Generalised anxiety disorder (or GAD) is characterised by excessive, exaggerated anxiety and worry about everyday life events with no obvious reasons for worry. People with symptoms of generalised anxiety disorder tend to always expect the worse to happen and can’t stop worrying about health, money, family, work, or school as well as a multitude of other issues. In people with GAD, the worry is often unrealistic or out of proportion for the situation. Everyday life becomes a perpetual state of worry, fear, and dread. Eventually, the anxiety dominates a person’s thinking and interferes with daily functioning, including work, school, social activities, and relationships.

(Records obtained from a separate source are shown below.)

## src/logic/ssl_map.svh

```systemverilog
// Purpose: constants for the supply supervisor low-power control block
// Assumes: 200 MHz core clock, period 5 ns
// Notes: times are kept in ns, cycle counts derived from them
`ifndef SSL_MAP_SVH
`define SSL_MAP_SVH

`define SSL_CLK_PERIOD_NS 5
`define SSL_SETTLE_FAST_NS 2000
`define SSL_SETTLE_SLOW_NS 150000
// least times round up to whole cycles
`define SSL_SETTLE_FAST_CYC ((`SSL_SETTLE_FAST_NS + `SSL_CLK_PERIOD_NS - 1) / `SSL_CLK_PERIOD_NS)
`define SSL_SETTLE_SLOW_CYC ((`SSL_SETTLE_SLOW_NS + `SSL_CLK_PERIOD_NS - 1) / `SSL_CLK_PERIOD_NS)
`define SSL_WAKE_SLOW_NS 150000
`define SSL_WAKE_SLOW_CYC ((`SSL_WAKE_SLOW_NS + `SSL_CLK_PERIOD_NS - 1) / `SSL_CLK_PERIOD_NS)
`define SSL_CNT_W 16

`endif

```

## src/logic/ssl_pkg.sv

```systemverilog
// Purpose: types for the supply supervisor low-power control block
// Assumes: nothing beyond the map header
// Notes: control words are packed structs, one per supply side
package ssl_pkg;
    typedef enum logic [1:0] {SSL_OFF, SSL_NORMAL, SSL_FULL} ssl_state_e;

    typedef struct packed {
        logic auto_ctl;
        logic sup_en;
        logic sup_keep;
        logic sup_fp;
        logic mon_en;
        logic mon_fp;
        logic overvolt_en;
    } ssl_hi_ctl_s;

    typedef struct packed {
        logic auto_ctl;
        logic sup_en;
        logic sup_keep;
        logic sup_fp;
        logic mon_en;
        logic mon_fp;
        logic ev_reset;
    } ssl_lo_ctl_s;
endpackage : ssl_pkg

```

## src/logic/ssl_supervisor_ctl.sv

```systemverilog
// Purpose: supervisor/monitor state control, settling delays, wakeup speed and event routing
// Assumes: control words written by firmware with a one-cycle write strobe; i_lowpower high in LPM2/3/4
// Notes: analog comparators sit outside; this block only enables them and routes their trips
`include "ssl_map.svh"
`timescale 1ns/1ps
`default_nettype none

// Operation
// - control write raises settling flags; software waits
// - some high settings turn off in lowpower
// - low full-perf clear selects 150us slow wakeup
// - overvoltage enable makes monitor trip reset
// - high auto control idles monitor in lowpower
// - low settle delay 2us full, 150us normal
module ssl_supervisor_ctl
    import ssl_pkg::*;
#(
    parameter int FAST_CYC = `SSL_SETTLE_FAST_CYC,
    parameter int SLOW_CYC = `SSL_SETTLE_SLOW_CYC,
    parameter int WAKE_CYC = `SSL_WAKE_SLOW_CYC
) (
    input wire logic i_clk,
    input wire logic i_rst_n,
    input wire logic i_hi_wr,
    input wire ssl_hi_ctl_s i_hi_ctl,
    input wire logic i_lo_wr,
    input wire ssl_lo_ctl_s i_lo_ctl,
    input wire logic i_lowpower,
    input wire logic i_wake_req,
    input wire logic i_hi_sup_trip,
    input wire logic i_hi_mon_trip,
    input wire logic i_lo_sup_trip,
    input wire logic i_lo_mon_trip,
    output logic o_hi_settle_delay_flag,
    output logic o_lo_settle_delay_flag,
    output ssl_state_e o_hi_sup_state,
    output ssl_state_e o_hi_mon_state,
    output ssl_state_e o_lo_sup_state,
    output ssl_state_e o_lo_mon_state,
    output logic o_slow_wakeup,
    output logic o_wake_done,
    output logic o_por,
    output logic o_lo_irq,
    output logic o_affected_config_check
);
    localparam int CW = `SSL_CNT_W;

    // supervisor/monitor state from enable, keep, perf and auto bits
    // one decode for every unit keeps the four state tables from drifting apart
    function automatic ssl_state_e sv_state(input logic en, input logic keep, input logic fp,
                                            input logic auto_c, input logic lp);
        if (!en)
            return SSL_OFF;
        if (!lp)
            return fp ? SSL_FULL : SSL_NORMAL;
        if (!keep)
            return SSL_OFF;
        if (auto_c)
            return fp ? SSL_NORMAL : SSL_OFF; // auto degrades full to normal
        return fp ? SSL_FULL : SSL_NORMAL;
    endfunction : sv_state

    ssl_hi_ctl_s hi_q;
    ssl_lo_ctl_s lo_q;
    logic [CW-1:0] hi_cnt_q, lo_cnt_q, wake_cnt_q;
    logic waking_q;

    // control words take effect on their write strobe
    always_ff @(posedge i_clk or negedge i_rst_n) begin
        if (!i_rst_n) begin
            hi_q <= '0;
            lo_q <= '0;
        end else begin
            if (i_hi_wr) hi_q <= i_hi_ctl;
            if (i_lo_wr) lo_q <= i_lo_ctl;
        end
    end

    // state decode; monitors pass keep as 1, the high monitor is forced off by auto control in lowpower
    wire ssl_state_e hi_sup_d = sv_state(hi_q.sup_en, hi_q.sup_keep, hi_q.sup_fp, hi_q.auto_ctl, i_lowpower);
    wire ssl_state_e hi_mon_d = (hi_q.auto_ctl && i_lowpower) ? SSL_OFF
                              : sv_state(hi_q.mon_en, 1'b1, hi_q.mon_fp, 1'b0, i_lowpower);
    wire ssl_state_e lo_sup_d = sv_state(lo_q.sup_en, lo_q.sup_keep, lo_q.sup_fp, lo_q.auto_ctl, i_lowpower);
    wire ssl_state_e lo_mon_d = sv_state(lo_q.mon_en, 1'b1, lo_q.mon_fp, lo_q.auto_ctl, i_lowpower);

    // settling length picked from the perf bit being written
    // the new word sets the length, so raising the core level in normal mode gets the long wait
    wire [CW-1:0] lo_len = i_lo_ctl.sup_fp ? CW'(FAST_CYC) : CW'(SLOW_CYC);
    wire [CW-1:0] hi_new = i_hi_ctl.sup_fp ? CW'(FAST_CYC) : CW'(SLOW_CYC);

    // slow wakeup whenever a low-side unit is enabled with its full-perf bit clear, whatever its decoded state
    wire slow_d = (lo_q.sup_en && !lo_q.sup_fp) || (lo_q.mon_en && !lo_q.mon_fp);

    // either low unit off or in full-perf, combined with high normal-to-off transition
    wire lo_fast = !lo_q.sup_en || lo_q.sup_fp || !lo_q.mon_en || lo_q.mon_fp;
    wire hi_sup_hit = hi_q.sup_en && !hi_q.sup_fp && (!hi_q.sup_keep || hi_q.auto_ctl);
    wire hi_mon_hit = hi_q.mon_en && !hi_q.mon_fp && hi_q.auto_ctl;
    wire check_d = lo_fast && (hi_sup_hit || hi_mon_hit);

    // trips only count from units that are running
    // a trip from a unit that is off is analog noise, routing it would give false resets
    wire hi_sup_ev = i_hi_sup_trip && (hi_sup_d != SSL_OFF);
    wire hi_mon_ev = i_hi_mon_trip && (hi_mon_d != SSL_OFF);
    wire lo_ev = (i_lo_sup_trip && lo_sup_d != SSL_OFF) || (i_lo_mon_trip && lo_mon_d != SSL_OFF);
    wire por_d = hi_sup_ev || (hi_mon_ev && hi_q.overvolt_en) || (lo_ev && lo_q.ev_reset);
    wire irq_d = lo_ev && !lo_q.ev_reset;

    // settling counters; a new write restarts the delay
    // a write always wins over the countdown, so a later write reloads the wait with the length its own perf bit picks
    always_ff @(posedge i_clk or negedge i_rst_n) begin
        if (!i_rst_n) begin
            hi_cnt_q <= '0;
            lo_cnt_q <= '0;
        end else begin
            if (i_hi_wr) hi_cnt_q <= hi_new;
            else if (hi_cnt_q != '0) hi_cnt_q <= hi_cnt_q - CW'(1);
            if (i_lo_wr) lo_cnt_q <= lo_len;
            else if (lo_cnt_q != '0) lo_cnt_q <= lo_cnt_q - CW'(1);
        end
    end

    // wakeup timer: slow mode holds the done pulse back by the slow wake time
    // limitation: a wake request while a slow wake runs is ignored, the running one finishes
    always_ff @(posedge i_clk or negedge i_rst_n) begin
        if (!i_rst_n) begin
            waking_q <= 1'b0;
            wake_cnt_q <= '0;
            o_wake_done <= 1'b0;
        end else begin
            o_wake_done <= 1'b0;
            if (i_wake_req && !waking_q) begin
                waking_q <= slow_d;
                wake_cnt_q <= slow_d ? CW'(WAKE_CYC) : '0;
                o_wake_done <= !slow_d;
            end else if (waking_q) begin
                if (wake_cnt_q == CW'(1)) begin
                    waking_q <= 1'b0;
                    o_wake_done <= 1'b1;
                end
                wake_cnt_q <= wake_cnt_q - CW'(1);
            end
        end
    end

    // registered outputs; every pin comes straight from a flop, one cycle after its cause
    always_ff @(posedge i_clk or negedge i_rst_n) begin
        if (!i_rst_n) begin
            o_hi_settle_delay_flag <= 1'b0;
            o_lo_settle_delay_flag <= 1'b0;
            o_hi_sup_state <= SSL_OFF;
            o_hi_mon_state <= SSL_OFF;
            o_lo_sup_state <= SSL_OFF;
            o_lo_mon_state <= SSL_OFF;
            o_slow_wakeup <= 1'b0;
            o_por <= 1'b0;
            o_lo_irq <= 1'b0;
            o_affected_config_check <= 1'b0;
        end else begin
            o_hi_settle_delay_flag <= i_hi_wr || (hi_cnt_q > CW'(1));
            o_lo_settle_delay_flag <= i_lo_wr || (lo_cnt_q > CW'(1));
            o_hi_sup_state <= hi_sup_d;
            o_hi_mon_state <= hi_mon_d;
            o_lo_sup_state <= lo_sup_d;
            o_lo_mon_state <= lo_mon_d;
            o_slow_wakeup <= slow_d;
            o_por <= por_d;
            o_lo_irq <= irq_d;
            o_affected_config_check <= check_d;
        end
    end

    // checks; triggered from the inputs as well, they check registered outputs and internal state
    // settling flags and lengths
    hi_flag_set_a: assert property (@(posedge i_clk) disable iff (!i_rst_n)
        i_hi_wr |=> o_hi_settle_delay_flag) else $error("high settle flag not raised");
    lo_flag_set_a: assert property (@(posedge i_clk) disable iff (!i_rst_n)
        i_lo_wr && i_lo_ctl.sup_fp |=> o_lo_settle_delay_flag [*2]) else $error("low settle flag short");
    lo_fast_len_a: assert property (@(posedge i_clk) disable iff (!i_rst_n)
        i_lo_wr && i_lo_ctl.sup_fp |=> lo_cnt_q == CW'(FAST_CYC)) else $error("low fast settle length wrong");
    lo_slow_len_a: assert property (@(posedge i_clk) disable iff (!i_rst_n)
        i_lo_wr && !i_lo_ctl.sup_fp |=> lo_cnt_q == CW'(SLOW_CYC)) else $error("low slow settle length wrong");
    hi_fast_len_a: assert property (@(posedge i_clk) disable iff (!i_rst_n)
        i_hi_wr && i_hi_ctl.sup_fp |=> hi_cnt_q == CW'(FAST_CYC)) else $error("high fast settle length wrong");
    // state decode and config check
    hi_off_lp_a: assert property (@(posedge i_clk) disable iff (!i_rst_n)
        i_lowpower && !hi_q.sup_keep |=> o_hi_sup_state == SSL_OFF) else $error("high supervisor not off");
    hi_auto_deg_a: assert property (@(posedge i_clk) disable iff (!i_rst_n)
        i_lowpower && hi_q.sup_en && hi_q.sup_keep && hi_q.sup_fp && hi_q.auto_ctl
        |=> o_hi_sup_state == SSL_NORMAL) else $error("auto degrade wrong");
    hi_mon_idle_a: assert property (@(posedge i_clk) disable iff (!i_rst_n)
        i_lowpower && hi_q.auto_ctl |=> o_hi_mon_state == SSL_OFF) else $error("monitor active in lowpower");
    cfg_check_a: assert property (@(posedge i_clk) disable iff (!i_rst_n)
        o_affected_config_check |-> $past(lo_fast)) else $error("config check wrong");
    // event routing and wakeup
    overvolt_por_a: assert property (@(posedge i_clk) disable iff (!i_rst_n)
        hi_q.overvolt_en && i_hi_mon_trip && hi_mon_d != SSL_OFF |=> o_por) else $error("overvoltage trip no reset");
    lo_route_a: assert property (@(posedge i_clk) disable iff (!i_rst_n)
        o_lo_irq |-> !$past(lo_q.ev_reset)) else $error("low event routed wrong");
    lo_irq_set_a: assert property (@(posedge i_clk) disable iff (!i_rst_n)
        i_lo_sup_trip && lo_sup_d != SSL_OFF && !lo_q.ev_reset |=> o_lo_irq) else $error("low event lost");
    slow_sel_a: assert property (@(posedge i_clk) disable iff (!i_rst_n)
        lo_q.sup_en && !lo_q.sup_fp |=> o_slow_wakeup) else $error("slow wakeup not selected");
    slow_wake_a: assert property (@(posedge i_clk) disable iff (!i_rst_n)
        i_wake_req && !waking_q && slow_d |=> !o_wake_done [*8]) else $error("slow wakeup too quick");
    fast_wake_a: assert property (@(posedge i_clk) disable iff (!i_rst_n)
        i_wake_req && !waking_q && !slow_d |=> o_wake_done) else $error("fast wakeup late");

    // main scenarios the bench should reach
    cov_wr_c: cover property (@(posedge i_clk) (i_lo_wr && i_lo_ctl.sup_fp) ##1 o_lo_settle_delay_flag
        ##[1:1000] !o_lo_settle_delay_flag);
    cov_por_c: cover property (@(posedge i_clk) o_por);
    cov_irq_c: cover property (@(posedge i_clk) o_lo_irq);
    cov_slow_c: cover property (@(posedge i_clk) o_wake_done && o_slow_wakeup);
    cov_auto_lp_c: cover property (@(posedge i_clk) i_lowpower && hi_q.auto_ctl && hi_q.mon_en);
endmodule : ssl_supervisor_ctl

`default_nettype wire

```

People with severe worry and generalised anxiety are often particularly concerned about “failure” and may report a sense of “inadequacy” or feeling “unable to cope” with stressful situations.  They often describe a sense of urgency about having to solve problems, which psychologists call the “looming cognitive style.”  That might mean, e.g., lying in bed at night worrying about problems that you would be better tackling at another time, during the day.  People often resort to trying to suppress their worry or distract themselves from it, particularly when it is very severe, but this tends to be an unhelpful way of coping in the longer-term.  Hypnotherapy and Cognitive Behavioural Therapy offer alternative, evidence-based, ways of learning to respond to anxious thoughts without becoming too absorbed in them.